Method 2: Direct Command
Run QEMU directly without the script:
qemu-system-x86_64 \
-kernel ~/pan-os-iso/build/vmlinuz \
-initrd ~/pan-os-iso/build/initramfs.cpio \
-nographic -serial stdio -monitor none \
-append "console=ttyS0" \
-netdev user,id=net0,dns=10.0.2.3 \
-device virtio-net-pci,netdev=net0 \
-m 2048 -smp 2Method 3: From Makefile
make qemu # Start QEMU with default settings
make run # Alias for 'make qemu'Boot Process
Stage 1: QEMU Starts (~1 second)
QEMU emulator version 7.2.0Stage 2: Kernel Loads (~2 seconds)
[ 0.000000] Linux version 6.6.15-arch1 (root@system) (gcc-12.2.0)
[ 0.000000] Command line: console=ttyS0
[ 0.000000] x86/fpu: Supporting XSAVE feature 0x001: 'x87 floating point registers'
...
[ 0.000000] Memory: 2048000K/2062000K available (8544K kernel code, 1456K rwdata)Stage 3: Initramfs Mounts (~1 second)
[ 0.300000] Freeing SMP alternatives memory: 28K
[ 0.300000] smpboot: Allowing 2 CPUs, 0 CPUs (hotplug)
[ 0.400000] MCP: 1 controllers found: AMD E400Stage 4: Init Script Runs (~1 second)
[ 0.500000] EXT4-fs warning: mounting fs with errors, running e2fsck is recommended
[ 0.600000] mount: mounting /proc...
[ 0.700000] mount: mounting /sys...Stage 5: System Ready (~1 second)

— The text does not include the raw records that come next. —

Setup of run 1:
==> flow/design.v <==
module alu (
    input               i_clk,
    input               i_rst_n,
    input               i_valid,
    input signed [11:0] i_data_a,
    input signed [11:0] i_data_b,
    input        [2:0]  i_inst,
    output              o_valid,
    output       [11:0] o_data,
    output              o_overflow
);
reg  [11:0] o_data_w, o_data_r;
reg         o_valid_w, o_valid_r;
reg         o_overflow_w, o_overflow_r;
reg  [19:0] data_old;
reg         overflow_old;
wire [12:0] data_add, data_sub, data_mean;
wire [23:0] data_mul;
wire [19:0] data_mul_round;
wire [20:0] data_mac;
wire [11:0] data_a_abs, data_b_abs;
assign o_valid = o_valid_r;
assign o_data = o_data_r;
assign o_overflow = o_overflow_r;
assign data_add = {i_data_a[11], i_data_a} + {i_data_b[11], i_data_b};
assign data_sub = {i_data_a[11], i_data_a} - {i_data_b[11], i_data_b};
assign data_mul = {{12{i_data_a[11]}}, i_data_a} * {{12{i_data_b[11]}}, i_data_b};
assign data_mul_round = {data_mul[23], data_mul[23:5]} + {19'd0, data_mul[4]};
assign data_mac = {data_mul_round[19], data_mul_round} + {data_old[19], data_old};
assign data_mean = data_add >> 1;
assign data_a_abs = i_data_a[11]? ~(i_data_a)+12'd1: i_data_a;
assign data_b_abs = i_data_b[11]? ~(i_data_b)+12'd1: i_data_b;
always@(*) begin
  o_data_w = 12'd0;
  o_valid_w = i_valid;
  o_overflow_w = 1'b0;
  case(i_inst)
    3'b000: begin  
      o_overflow_w = ^data_add[12:11];
      o_data_w = data_add[11:0];
    end
    3'b001: begin  
      o_overflow_w = ^data_sub[12:11];
      o_data_w = data_sub[11:0];
    end
    3'b010: begin  
      o_data_w = data_mul_round[11:0];
      o_overflow_w = ~(data_mul_round[19:11] == 9'b1_1111_1111 | data_mul_round[19:11] == 9'b0_0000_0000);
    end
    3'b011: begin  
      o_data_w = data_mac[11:0]; 
      o_overflow_w = ~(data_mac[20:11] == 10'b11_1111_1111 | data_mac[20:11] == 10'b00_0000_0000) | overflow_old;
    end
    3'b100: begin  
      o_data_w = ~(i_data_a ^ i_data_b);
    end
    3'b101: begin  
      o_data_w = ~i_data_a[11]? i_data_a: 12'd0;
    end
    3'b110: begin  
      o_data_w = data_mean[11:0];
    end
    3'b111: begin  
      o_data_w = (data_a_abs >= data_b_abs)? data_a_abs: data_b_abs;
    end
  endcase
end
always@(posedge i_clk or negedge i_rst_n) begin
  if(~i_rst_n) begin
    o_data_r <= 12'd0;
    o_overflow_r <= 1'b0;
    o_valid_r <= 1'b0;
  end 
  else begin
    o_data_r <= o_data_w;
    o_overflow_r <= o_overflow_w;
    o_valid_r <= o_valid_w;
  end
end
always@(posedge i_clk or negedge i_rst_n) begin
  if(~i_rst_n) begin
    data_old <= 20'd0;
    overflow_old <= 1'b0;
  end
  else if(i_valid) begin
    if(i_inst == 3'b011)begin
      data_old <= {{8{o_data_w[11]}}, o_data_w};
      overflow_old <= o_overflow_w;
    end
    else begin
      data_old <= 20'd0;
      overflow_old <= 1'b0;
    end
  end
end
endmodule
==> flow/config.mk <==
export PLATFORM = sky130hd
export DESIGN_NAME = alu
export DESIGN_NICKNAME = alu
export VERILOG_FILES = /design/flow/design.v
export SDC_FILE = /design/flow/constraint.sdc
export NUM_CORES = 4
export LEC_CHECK = 0
export CAP_MARGIN = 20
export CORE_MARGIN = 2
export CORE_UTILIZATION = 71
export CTS_CLUSTER_SIZE = 25
export PLACE_DENSITY_LB_ADDON = 0.24
export SETUP_SLACK_MARGIN = -0.49
export SLEW_MARGIN = 20
==> flow/constraint.sdc <==
create_clock -name core_clock -period 8.53 [get_ports {i_clk}]
set_input_delay 1.7060 -clock core_clock [delete_from_list [all_inputs] [get_ports {i_clk}]]
set_output_delay 1.7060 -clock core_clock [all_outputs]
set_load 0.01 [all_outputs]
run.sh (not shown) runs the stock make flow with config.mk's settings and CLKGATE_MAP_FILE=.
Seen in the log of run 1: GRT-0232 during global routing, after which the run never completed.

╔════════════════════════════════════════╗
║ 🚀 PanOS - Shell Ready ║
╚════════════════════════════════════════╝
Installed commands:
ls, cat, cp, rm, mv, mkdir, find, grep, awk, sed, ...
node, npm, npx
/ #Total boot time: 3-5 seconds until shell prompt.
Using PanOS Shell
Basic Commands
# List files
/ # ls -la
total 10
drwxr-xr-x 1 root root 86 Oct 1 00:00 .
drwxr-xr-x 1 root root 86 Oct 1 00:00 ..
-rwxr-xr-x 1 root root 4218 Oct 1 00:00 init
drwxr-xr-x 1 root root 24 Oct 1 00:00 bin
drwxr-xr-x 1 root root 22 Oct 1 00:00 sbin
drwxr-xr-x 1 root root 20 Oct 1 00:00 lib
-drwxr-xr-x 1 root root 0 Oct 1 00:00 proc
drwxr-xr-x 1 root root 0 Oct 1 00:00 sys
...
# Check system info
/ # uname -a
Linux panos 6.6.15 #1 SMP x86_64 GNU/Linux
# Show memory usage
/ # free -h
total used free
Mem: 2.0Gi 250.0M 1.8Gi
# Show available disk
/ # df -h
Filesystem Size Used Available Use%
tmpfs 922.0M 6.0M 916.0M 1%Node.js Commands
# Check Node.js version
/ # node --version
v24.0.0
# Check npm version
/ # npm --version
10.7.0
# Run JavaScript directly
/ # node -e "console.log('Hello from PanOS!')"
Hello from PanOS!
# Run JavaScript file
/ # echo "console.log('Test')" > test.js
/ # node test.js
Test
# Check installed npm packages
/ # npm list -g
/node_modules
├── npm@10.7.0
├── ...File Operations
# Create directory
/ # mkdir /home/projects
/ # cd /home/projects
# Create file
/ # echo "Hello" > file.txt
/ # cat file.txt
Hello
# Copy files
/ # cp file.txt file-backup.txt
# Remove files
/ # rm file.txtRunning Programs
# Check running processes
/ # ps aux
PID USER TIME COMMAND
1 root 0:00 /init
30 root 0:00 /bin/sh
45 root 0:00 ps aux
# List available commands
/ # ls /bin | head -20
[ chmod chown cp
cut date dd df
dmesg dirname du echo
...
# Count total commands available
/ # ls /bin | wc -l
372 # 372 different commands!Advanced Boot Options
Serial Console Output
Kernel messages go to serial console (shown in terminal):
[ 0.000000] Linux version 6.6.15...
[ 0.100000] BIOS provided physical RAM map:
...To suppress kernel messages:
qemu-system-x86_64 \
-append "console=ttyS0 quiet" \
...Debug Mode
See more verbose output:
qemu-system-x86_64 \
-append "console=ttyS0 loglevel=7" \
...Network Configuration
PanOS runs with network enabled by default:
# Check network
/ # ip addr
1: lo: <LOOPBACK,UP,LOWER_UP> mtu 65536
inet 127.0.0.1/8 ...
2: eth0: <BROADCAST,MULTICAST,UP,LOWER_UP> mtu 1500
inet 10.0.2.15/24 ...
# Ping external host
/ # ping -c 3 8.8.8.8
PING 8.8.8.8 (8.8.8.8): 56 data bytes
64 bytes from 8.8.8.8: seq=0 ttl=63 time=2.043 ms
64 bytes from 8.8.8.8: seq=1 ttl=63 time=1.823 ms
64 bytes from 8.8.8.8: seq=2 ttl=63 time=2.156 msCustom Boot Parameters
Append kernel options for different behaviors:
# Quiet boot
-append "console=ttyS0 quiet"
# Enable debug messages
-append "console=ttyS0 debug"
# Custom resolution (if graphics enabled)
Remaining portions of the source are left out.